Now, factor in the huge amounts of data needed to train generative AI/ML models, the equally huge number of pipelines it takes to power them, and the fact that some of the very people tasked with building these models aren’t particularly skilled at it, and experimentation just became exponentially more expensive. What’s needed to succeed in today’s lightning-fast, competitive business environment is a corporate commitment from the CEO on down to be conscious not only of costs—and even more importantly, their return on investment (ROI)—but committed to keeping wasted spend in check, and empowering staff to act accordingly.
Cost and time-to-value take center stage
Today’s enterprises are faced with myriad challenges, with soaring cloud data costs and time to value taking center stage. Part of this can be attributed directly to the fact that to power their AI/ML models, companies have to gather, retain, and process tremendous amounts of data, involving highly complex systems, and a breadth of users with varying skill sets—all of which are costly and prone to performance issues.
This is a fact unlikely to abate.
To remain competitive and ensure that their AI projects scale without breaking the bank, enterprises need to understand the true costs involved with getting value out of their data and how to ensure that the AI pipelines are optimized for speed and performance. And that’s easier said than done.
Your monthly cloud bill doesn’t tell you how much of your cloud data spend is wasted because of over-provisioned and/or underutilized resources, inefficient data tiering and job scheduling, and code that uses more computing than necessary and is more prone to cause issues in production.
Enterprises also need to consider a project’s ROI. The value, or return, of an AI project depends on its objective: generating new sources of revenue, reducing customer churn, increasing employee productivity, improving operational efficiency, or lowering operational costs. However, the investment part of the equation is more straightforward.
How you determine a project’s value or its gain will vary from project to project, and unfortunately, all too many organizations lack the necessary visibility into their cloud data spending to determine whether that next product or solution is going to cost more money than it’s worth. They need to understand what’s going on underneath the hood when it comes to their data applications and pipelines before they even begin to manage their costs for optimum ROI.

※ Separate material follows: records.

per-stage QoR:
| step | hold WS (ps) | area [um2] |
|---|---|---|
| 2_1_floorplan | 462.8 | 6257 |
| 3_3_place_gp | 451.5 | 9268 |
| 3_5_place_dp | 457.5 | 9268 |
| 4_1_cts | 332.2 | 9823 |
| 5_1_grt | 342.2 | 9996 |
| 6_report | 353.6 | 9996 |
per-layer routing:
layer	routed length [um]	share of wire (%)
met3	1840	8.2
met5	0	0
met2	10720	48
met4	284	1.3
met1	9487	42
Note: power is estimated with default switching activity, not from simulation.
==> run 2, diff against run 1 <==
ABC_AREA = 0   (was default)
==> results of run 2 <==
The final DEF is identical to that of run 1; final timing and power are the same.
--- config.mk ---
export PLATFORM = sky130hd
export DESIGN_NAME = input_conditioner_flat
export DESIGN_NICKNAME = d
export VERILOG_FILES = /design/src/rtl/input_conditioner_pkg.sv /design/src/rtl/input_conditioner_if.sv /design/src/rtl/input_conditioner_debounce_channel.sv /design/src/rtl/input_conditioner.sv /design/src/flat_wrapper.sv
export SDC_FILE = /design/constraint.sdc
export NUM_CORES = 1
export LEC_CHECK = 0
export CAP_MARGIN = 30
export CORE_MARGIN = 3
export CORE_UTILIZATION = 50
export CTS_CLUSTER_DIAMETER = 50
export DETAILED_ROUTE_END_ITERATION = 16
export PLACE_DENSITY_LB_ADDON = 0.1
export SYNTH_ARGS = -nofsm -noshare
export SYNTH_HDL_FRONTEND = slang
export SYNTH_HIERARCHICAL = 1
export SYNTH_SLANG_ARGS = --single-unit
--- constraint.sdc ---
create_clock -name clk -period 4.6 [get_ports clk]
set_input_delay 0.69 -clock clk [delete_from_list [all_inputs] [get_ports clk]]
set_output_delay 0.69 -clock clk [all_outputs]
set_load 0.02 [all_outputs]
--- src/rtl/input_conditioner_pkg.sv ---
// input_cond_pkg: shared types and helpers for the input conditioner.
//   cond_state_t : per-channel debounce FSM state
//   cnt_width()  : counter width able to hold 0..max_val (at least 1 bit)
//   max_int()    : larger of two integers, used when sizing the repeat counter
// Optional feature macro used by the design: INPUT_COND_REPEAT_EN.
package input_cond_pkg;

    typedef enum logic [1:0] {
        RELEASED  = 2'd0,
        ARMING    = 2'd1,
        PRESSED   = 2'd2,
        DISARMING = 2'd3
    } cond_state_t;

    function automatic int cnt_width(input int max_val);
        return (max_val < 1) ? 1 : $clog2(max_val + 1);
    endfunction

    function automatic int max_int(input int a, input int b);
        return (a > b) ? a : b;
    endfunction

endpackage

--- src/rtl/input_conditioner_if.sv ---
// input_conditioner_if: pin-side and game-logic-side signals of the conditioner.
//   raw       : asynchronous pin inputs (driven by the master)
//   level     : debounced, normalised state, 1 = pressed
//   rise/fall : one-cycle pulses on accepted press/release
//   press     : one-cycle pulse on rise, plus hold-to-repeat pulses when
//               INPUT_COND_REPEAT_EN is defined
//   state_dbg : per-channel FSM state, 2 bits per channel (channel i at [2i+:2])
// Handshake: there is none; raw is a free-running level, the outputs are
// registered levels/pulses valid on every clock, and no ready/back-pressure exists.
interface input_conditioner_if #(
    parameter int CHANNELS = 5
);
    logic [CHANNELS-1:0]   raw;
    logic [CHANNELS-1:0]   level;
    logic [CHANNELS-1:0]   rise;
    logic [CHANNELS-1:0]   fall;
    logic [CHANNELS-1:0]   press;
    logic [2*CHANNELS-1:0] state_dbg;

    modport master (
        output raw,
        input  level, rise, fall, press, state_dbg
    );

    modport slave (
        input  raw,
        output level, rise, fall, press, state_dbg
    );
endinterface

--- src/rtl/input_conditioner_debounce_channel.sv ---
// debounce_channel: one push-button channel.
//   Polarity-normalises raw, synchronises it through two flops, debounces it
//   with a four-state FSM and produces registered level/rise/fall/press.
// Ports:
//   clk, reset (sync, active high), raw (async pin)
//   level, rise, fall, press (registered outputs), state (FSM debug)
// Macro: INPUT_COND_REPEAT_EN adds the hold-to-repeat counter on press.
module debounce_channel
    import input_cond_pkg::*;
#(
    parameter int DEBOUNCE_CYCLES = 500000,
    parameter int REPEAT_DELAY    = 25000000,
    parameter int REPEAT_PERIOD   = 5000000,
    parameter bit ACTIVE_LOW      = 1'b0
) (
    input  logic        clk,
    input  logic        reset,
    input  logic        raw,
    output logic        level,
    output logic        rise,
    output logic        fall,
    output logic        press,
    output cond_state_t state
);

    if (DEBOUNCE_CYCLES < 1 || REPEAT_DELAY < 1 || REPEAT_PERIOD < 1) begin : g_param_check
        $error("debounce_channel: DEBOUNCE_CYCLES, REPEAT_DELAY and REPEAT_PERIOD must be >= 1");
    end

    localparam int               CNT_W   = cnt_width(DEBOUNCE_CYCLES);
    localparam logic [CNT_W-1:0] CNT_MAX = CNT_W'(DEBOUNCE_CYCLES);
    localparam logic [CNT_W-1:0] CNT_ONE = CNT_W'(1);

    logic             sync_q1;
    logic             sync_q2;
    logic [CNT_W-1:0] cnt;

`ifdef INPUT_COND_REPEAT_EN
    localparam int               RPT_W     = cnt_width(max_int(REPEAT_DELAY, REPEAT_PERIOD));
    localparam logic [RPT_W-1:0] RPT_FIRST = RPT_W'(REPEAT_DELAY - 1);
    localparam logic [RPT_W-1:0] RPT_NEXT  = RPT_W'(REPEAT_PERIOD - 1);
    localparam logic [RPT_W-1:0] RPT_ONE   = RPT_W'(1);

    logic [RPT_W-1:0] rpt_cnt;
    logic             rpt_periodic;  // first repeat already issued
    logic             rpt_due;
    logic             held_stay;     // channel remains held after this edge

    always_comb begin
        rpt_due   = rpt_periodic ? (rpt_cnt == RPT_NEXT) : (rpt_cnt == RPT_FIRST);
        // The release-accept edge is excluded so no press lands on the fall cycle.
        held_stay = (state == PRESSED) ||
                    ((state == DISARMING) && (sync_q2 || (cnt != CNT_MAX)));
    end
`endif

    always_ff @(posedge clk) begin
        if (reset) begin
            sync_q1 <= 1'b0;
            sync_q2 <= 1'b0;
            state   <= RELEASED;
            cnt     <= '0;
            level   <= 1'b0;
            rise    <= 1'b0;
            fall    <= 1'b0;
            press   <= 1'b0;
`ifdef INPUT_COND_REPEAT_EN
            rpt_cnt      <= '0;
            rpt_periodic <= 1'b0;
`endif
        end else begin
            sync_q1 <= raw ^ ACTIVE_LOW;
            sync_q2 <= sync_q1;
            rise    <= 1'b0;
            fall    <= 1'b0;
            press   <= 1'b0;

            case (state)
                RELEASED: begin
                    if (sync_q2) begin
                        state <= ARMING;
                        cnt   <= CNT_ONE;
                    end
                end
                ARMING: begin
                    if (!sync_q2) begin
                        state <= RELEASED;
                        cnt   <= '0;
                    end else if (cnt == CNT_MAX) begin
                        state <= PRESSED;
                        cnt   <= '0;
                        level <= 1'b1;
                        rise  <= 1'b1;
                        press <= 1'b1;
                    end else begin
                        cnt <= cnt + CNT_ONE;
                    end
                end
                PRESSED: begin
                    if (!sync_q2) begin
                        state <= DISARMING;
                        cnt   <= CNT_ONE;
                    end
                end
                DISARMING: begin
                    if (sync_q2) begin
                        // Bounce back to held: silent, repeat timing continues.
                        state <= PRESSED;
                        cnt   <= '0;
                    end else if (cnt == CNT_MAX) begin
                        state <= RELEASED;
                        cnt   <= '0;
                        level <= 1'b0;
                        fall  <= 1'b1;
                    end else begin
                        cnt <= cnt + CNT_ONE;
                    end
                end
                default: begin
                    state <= RELEASED;
                    cnt   <= '0;
                end
            endcase

`ifdef INPUT_COND_REPEAT_EN
            if (held_stay) begin
                if (rpt_due) begin
                    press        <= 1'b1;
                    rpt_cnt      <= '0;
                    rpt_periodic <= 1'b1;
                end else begin
                    rpt_cnt <= rpt_cnt + RPT_ONE;
                end
            end else begin
                // Cleared while released/arming, so the rise edge starts from zero.
                rpt_cnt      <= '0;
                rpt_periodic <= 1'b0;
            end
`endif
        end
    end

endmodule
`src/rtl/cb_io_filter_pkg.sv`:
```
// Shared definitions for the multi-channel IO debounce filter: default
// geometry, the per-sample filter decision encoding and a clog2 helper.
package cb_io_filter_pkg;

  localparam int CH_NUM_DEF      = 8;
  localparam int CNT_W_DEF       = 8;
  localparam int SYNC_STAGES_DEF = 2;

  // What one synchronised sample does to a channel on the next edge.
  typedef enum logic [1:0] {
    FILT_DISABLED = 2'd0,  // channel gated off: counter cleared, level held
    FILT_HOLD     = 2'd1,  // sample agrees with the output: restart qualification
    FILT_COUNT    = 2'd2,  // sample disagrees, run not yet long enough
    FILT_UPDATE   = 2'd3   // sample disagrees and the run is long enough: switch
  } filt_action_e;

  // Ceiling log2, with clog2(1) = 0.
  function automatic int clog2(input int value);
    int result;
    int rem;
    result = 0;
    rem    = value - 1;
    while (rem > 0) begin
      result = result + 1;
      rem    = rem >> 1;
    end
    return result;
  endfunction

endpackage

```
`src/rtl/cb_io_filter_cell.sv`:
```
// One filter channel: synchroniser chain, consecutive-mismatch counter,
// filtered level and edge pulses, all registered on sys_clk.
module cb_io_filter_cell
  import cb_io_filter_pkg::*;
#(
  parameter int   CNT_W       = CNT_W_DEF,
  parameter int   SYNC_STAGES = SYNC_STAGES_DEF,
  parameter logic INIT_BIT    = 1'b0
) (
  input  logic             sys_clk,
  input  logic             rst_n,
  input  logic             orign_opt_i,
  input  logic [CNT_W-1:0] filt_len_i,
  input  logic             ch_en_i,
  output logic             filter_opt_o,
  output logic             opt_rise_o,
  output logic             opt_fall_o,
  output logic             busy_o
);

  logic [SYNC_STAGES-1:0] sync_q;
  logic [SYNC_STAGES-1:0] sync_d;
  logic                   sync_bit;

  logic [CNT_W-1:0]       cnt_q;
  logic [CNT_W-1:0]       cnt_d;
  logic                   level_q;
  logic                   level_d;
  logic                   rise_q;
  logic                   rise_d;
  logic                   fall_q;
  logic                   fall_d;
  logic                   busy_q;
  logic                   busy_d;

  logic [CNT_W-1:0]       len_eff;
  logic [CNT_W:0]         cnt_inc;
  filt_action_e           action;

  assign sync_bit = sync_q[SYNC_STAGES-1];

  // Shift the raw pin into the synchroniser; it runs regardless of enable.
  always_comb begin
    sync_d = {sync_q[SYNC_STAGES-2:0], orign_opt_i};
  end

  // Classify the current synchronised sample against the filtered level.
  always_comb begin
    // A filter length of zero behaves exactly like one.
    len_eff = (filt_len_i == '0) ? CNT_W'(1) : filt_len_i;
    // One extra bit so a saturated counter still compares as "long enough"
    // instead of wrapping back to zero.
    cnt_inc = {1'b0, cnt_q} + (CNT_W + 1)'(1);
    if (!ch_en_i) begin
      action = FILT_DISABLED;
    end else if (sync_bit == level_q) begin
      action = FILT_HOLD;
    end else if (cnt_inc >= {1'b0, len_eff}) begin
      action = FILT_UPDATE;
    end else begin
      action = FILT_COUNT;
    end
  end

  // Derive next counter, level and pulse values from the classification.
  always_comb begin
    // NOTE: every signal gets a default before the case so no path leaves it
    // unassigned; otherwise synthesis would infer a latch to hold the old value.
    cnt_d   = '0;
    level_d = level_q;
    rise_d  = 1'b0;
    fall_d  = 1'b0;
    case (action)
      FILT_COUNT: begin
        // Safe truncation: counting only happens while cnt_inc < len_eff.
        cnt_d = cnt_inc[CNT_W-1:0];
      end
      FILT_UPDATE: begin
        level_d = sync_bit;
        rise_d  = sync_bit;
        fall_d  = ~sync_bit;
      end
      default: begin
        cnt_d = '0;
      end
    endcase
    busy_d = (cnt_d != '0);
  end

  // Channel state registers; reset puts the synchroniser and output at the
  // initial level so nothing looks like an edge when reset is released.
  always_ff @(posedge sys_clk or negedge rst_n) begin
    // NOTE: the reset branch loads constants only and the async reset sits in
    // the sensitivity list, so asserting rst_n aborts qualification at once
    // without waiting for a clock edge.
    if (!rst_n) begin
      sync_q  <= {SYNC_STAGES{INIT_BIT}};
      cnt_q   <= '0;
      level_q <= INIT_BIT;
      rise_q  <= 1'b0;
      fall_q  <= 1'b0;
      busy_q  <= 1'b0;
    end else begin
      // NOTE: non-blocking assignments so every flop samples pre-edge values;
      // blocking here would collapse the synchroniser chain into one stage.
      sync_q  <= sync_d;
      cnt_q   <= cnt_d;
      level_q <= level_d;
      rise_q  <= rise_d;
      fall_q  <= fall_d;
      busy_q  <= busy_d;
    end
  end

  assign filter_opt_o = level_q;
  assign opt_rise_o   = rise_q;
  assign opt_fall_o   = fall_q;
  assign busy_o       = busy_q;

endmodule

```
`src/rtl/cb_io_filter_mc.sv`:
```
// Multi-channel debounce filter for asynchronous IO / photoelectric inputs.
// Each channel is an independent cb_io_filter_cell sharing the runtime
// filter length.
module cb_io_filter_mc
  import cb_io_filter_pkg::*;
#(
  parameter int                CH_NUM      = CH_NUM_DEF,
  parameter int                CNT_W       = CNT_W_DEF,
  parameter int                SYNC_STAGES = SYNC_STAGES_DEF,
  parameter logic [CH_NUM-1:0] INIT_LEVEL  = '0
) (
  input  logic              sys_clk,
  input  logic              rst_n,
  input  logic [CH_NUM-1:0] orign_opt_i,
  input  logic [CNT_W-1:0]  filt_len_i,
  input  logic [CH_NUM-1:0] ch_en_i,
  output logic [CH_NUM-1:0] filter_opt_o,
  output logic [CH_NUM-1:0] opt_rise_o,
  output logic [CH_NUM-1:0] opt_fall_o,
  output logic [CH_NUM-1:0] busy_o
);

  for (genvar g = 0; g < CH_NUM; g++) begin : g_ch
    cb_io_filter_cell #(
      .CNT_W       (CNT_W),
      .SYNC_STAGES (SYNC_STAGES),
      .INIT_BIT    (INIT_LEVEL[g])
    ) u_cell (
      .sys_clk      (sys_clk),
      .rst_n        (rst_n),
      .orign_opt_i  (orign_opt_i[g]),
      .filt_len_i   (filt_len_i),
      .ch_en_i      (ch_en_i[g]),
      .filter_opt_o (filter_opt_o[g]),
      .opt_rise_o   (opt_rise_o[g]),
      .opt_fall_o   (opt_fall_o[g]),
      .busy_o       (busy_o[g])
    );
  end

endmodule

```
`config.mk`:
```
export PLATFORM = sky130hd
export DESIGN_NAME = cb_io_filter_mc
export DESIGN_NICKNAME = d
export VERILOG_FILES = /design/src/rtl/cb_io_filter_pkg.sv /design/src/rtl/cb_io_filter_cell.sv /design/src/rtl/cb_io_filter_mc.sv
export SDC_FILE = /design/constraint.sdc
export NUM_CORES = 1
export LEC_CHECK = 0
export BUFFER_PORTS_ARGS = -buffer_cell sky130_fd_sc_hd__buf_2
export CELL_PAD_IN_SITES_DETAIL_PLACEMENT = 0
export CELL_PAD_IN_SITES_GLOBAL_PLACEMENT = 1
export CORE_ASPECT_RATIO = 2
export CORE_MARGIN = 1.5
export CORE_UTILIZATION = 51
export CTS_CLUSTER_SIZE = 40
export DETAILED_ROUTE_END_ITERATION = 8
export HOLD_SLACK_MARGIN = 0.15
export PLACE_DENSITY = 0.85
export SYNTH_ARGS = -nofsm -noshare
export SYNTH_HDL_FRONTEND = slang
export SYNTH_HIERARCHICAL = 1
export SYNTH_SLANG_ARGS = --single-unit
```
`constraint.sdc`:
```
create_clock -name sys_clk -period 3.8 [get_ports sys_clk]
set_clock_uncertainty 0.15 [all_clocks]
set_input_delay 0.57 -clock sys_clk [delete_from_list [all_inputs] [get_ports sys_clk]]
set_output_delay 0.57 -clock sys_clk [all_outputs]
set_load 0.01 [all_outputs]
```
==> results.yml <==
timing:
  fin_tns_setup_ps: 0
  finalCritPeriodShare_pct: 75.1
  max_freq_ghz: 0.350
  fin_crit_ps: 2850
  max_slew_margin_pct: 33.2
  setup_violations: 0
  finalHoldViolCount: 0
  rsz0062_at_grt: "no"
  worst_slew_pin_slew_ps: 1000
  slew_viol_final: 0
  holdWs_ps: 173
global_routing:
  antenna_found_initial: 0
  gr-max-usage-layer: "met2"
  globalRouteTotalUtil_pct: 21.4
  grt.met2_usage_pct: 43.0
  grt_use_met3_pct: 2.65
  grt_max_degree: 78
  grt_overflow: 0
  grt_pass1_wl_mm: 24.7
  met1_usage_pct: 20.8
  grt_pass1_vias: 5523
cells_and_area:
  mostFrequentLayoutCells: "dfrtp_1 (112), inv_1 (88), ha_1 (72), xnor2_1 (56), buf_2 (56)"
  finish.net_count: 847
  final_cell_count_no_fill: 909
  drive_gt1_share_pct: 15.0
  syn_to_final_growth_pct: 10.7
  fin_util_pct: 57.7
  final_common_cell: "dfrtp_1"
  diodes: 0
clock_tree:
  cts_buffers: 9
  numClockSinks: 112
  cts_setup_buffers: 0
  ctsHoldBuffers: 0
  cts_max_path_buffers: 2
  clk_latency_ps: 340
  ctsResizeCount: 0
  cts-htree-levels: 3
  cts_tree: "built"
  clock-root-buffer: "clkbuf_16"
  clkTransAtPathRegs_ps: 80
power_and_ir_drop:
  p_leak_nw: 4.01
  power_w: 0.00320
  power.density_mw_per_mm2: 415
  ir_worst_vdd_mv: 0.291
routing:
  vias: 5181
  ant_nets: 0
  firstDrtPassIters: 9
  drtIter0Drc: 156
  wl_per_cell_um: 16.0
  avgViaCountPerCell: 5.70
  drt-total-wl_mm: 14.5
  drc: 1
setup_path:
  cpPeakStageDelay_ps: 460
  crit_cells: 11
  cpLargestDelayFamily: "simple AND/OR/NAND/NOR gates"
  crit_type: "flop to flop"
  cp-start-kind: "flop"
  cp.buffers_inverters: 1
  reg2reg_depth: 11
  crit_required_ps: 3880
  crit_fanout: 6
  cp-end-kind: "flop"
  path_cells: "nand3_2, nor2_4, nand4_1, xor2_1, inv_1, ha_1, and3_1, nand3_1, o21a_1, a31oi_1, mux2_1"
  worstPathArrival_ps: 2940
  crit_slowest_cell: "dfrtp_1"
logic_synthesis:
  avgSynthCellArea_um2: 10.1
  yosys_warnings: 6
  synth_seq_area_share_pct: 40.2
  synth_ff_type: "dfrtp_1"
  synth_edf_count: 0
  netlist_area_mm2: 0.00697
  ys_ff_latch: 112
  syn_inst: 688
  synth_cell_type_count: 29
  syn_nets: 786
  synthArstFlopShare_pct: 100
place:
  gp_congestion: 0.872
  port_buffers: 57
  place_hpwl_mm: 11.3
  dp_cells: 893
worst_hold_path:
  hold_path.class: "input port to flop"
  min_path_cells: 1
status:
  status: "finished, violations left"
  violations: "DRC"
floorplan:
  pin_count: 58
  chipWidth_um: 85.6
  initial_core_util_pct: 52.1
  die_area_mm2: 0.0144
  die_h_um: 168
  rows: 60
  core_mm2: 0.0134
job:
  max_cap_violations: 0
state kept, by name, summed over array words and instances, names as in the netlist:
register,cells
g_ch.u_cell/opt_fall_o,8
g_ch.u_cell/sync_q,16
g_ch.u_cell/filter_opt_o,8
g_ch.u_cell/opt_rise_o,8
g_ch.u_cell/cnt_q,64
g_ch.u_cell/busy_o,8
layer usage:
layer	wire length, um	share of wire, %
met1	5150	36
met2	8610	59
met3	263	1.8
met4	477	3.3
met5	0	0
cell usage after synthesis (all sizes together) (16+ instances only):
cell type	count	area, um2
a21o	16	120
a31oi	32	200
and3	16	100
dfrtp	112	2800
ha	72	901
inv	88	330
nand2	16	60.1
nand3	48	280
nand4	24	250
nor2	48	240
nor2b	40	250
xnor2	56	490
xor2	16	140
cell families after synthesis:
kind of cell	Yosys count	share of synthesized area, %
adder cells (fa/ha/maj)	72	12.9
XOR/XNOR	72	9.05
flip-flops	112	40.2
AO/OA/AOI/OAI	88	9.48
multiplexers	8	1.29
AND/OR/NAND/NOR	240	21.7
buffers and inverters	96	5.32
through the flow:
step | worst slack, ps | instance area [um2]
after floorplan | 1290 | 6970
after global placement | 910 | 7430
after detailed placement | 904 | 7430
after CTS | 932 | 7710
after global routing | 697 | 7710
final | 946 | 7710
final timing paths:
check                                    startpoint                           to  slack, ps
hold reg to reg            g_ch[0].u_cell/sync_q[0]     g_ch[0].u_cell/sync_q[1]        200
min in group asynchronous                     rst_n    g_ch[6].u_cell/opt_fall_o        210
hold / removal                       orign_opt_i[3]     g_ch[3].u_cell/sync_q[0]        170
max in group asynchronous                     rst_n      g_ch[5].u_cell/cnt_q[1]       2490
setup reg to reg            g_ch[4].u_cell/cnt_q[2]  g_ch[4].u_cell/filter_opt_o        950
setup / recovery            g_ch[4].u_cell/cnt_q[2]  g_ch[4].u_cell/filter_opt_o        950
power breakdown:
group	switching [W]	internal (W)	leakage (nW)
Clock	0.000434	0.000470	0.140
Sequential	0.000121	0.00133	1.50
Combinational	0.000498	0.000354	2.37
area by class of cell:
cell class                      instances  area (um2)
Clock buffer                           11         243
Clock inverter                          5        40.0
Fill cell                            1180        5650
Inverter                               88         330
Multi-Input combinational cell        480        3790
Sequential cell                       112        2800
Tap cell                              155         194
Timing Repair Buffer                   58         308
worst register-to-register path, cell delays in order, from the launching register on:
cell and delay (ps):
dfrtp_1 460, nand3_2 150, nor2_4 130, nand4_1 130
xor2_1 280, inv_1 80, ha_1 310, and3_1 190
nand3_1 90, o21a_1 230, a31oi_1 220, mux2_1 330
Power figures use the tool's default switching activity.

Companies without strong cloud data cost governance will continue to see their cloud data costs skyrocket, while the data leaders who are proactively thinking about (and addressing) governance of their cloud data costs will be the cloud data cost “winners.” This means implementing the proper guardrails to identify and correct bad code, configuration issues, data layout problems, and oversized resources in the development stage—before going into production. After all, it makes more sense to install smoke alarms when you’re building a house than to buy a fire extinguisher when it’s engulfed in flames.
Shift left
Whereas data engineers haven’t had to consider costs up until now, the volume of data—and the very complexity of modern data systems—means that cost awareness has become everyone’s responsibility, including theirs.
Historically, data engineers have been responsible for building, scaling, and monitoring an app, and making sure it runs reliably. But today’s drive for cost optimization is putting pressure on data engineers to ensure not only that pipelines are running smoothly but also that these things all occur within a reasonable cloud data budget and deliver a strong ROI … and doing so long before they reach production, where the big costs are incurred.
AI ML Insights:
AI for Network Management Strategies in 2024
In response, data engineering teams are shifting to the additional responsibility of guiding the business on how to best ensure cloud data cost efficiencies. In doing so, they’re utilizing technology that provides deep observability into specific cloud data costs, leverages AI to identify efficiencies and provide actionable recommendations for improvement, and implements controls to set thresholds and alerts, while making the entire process as easy as a press of a button.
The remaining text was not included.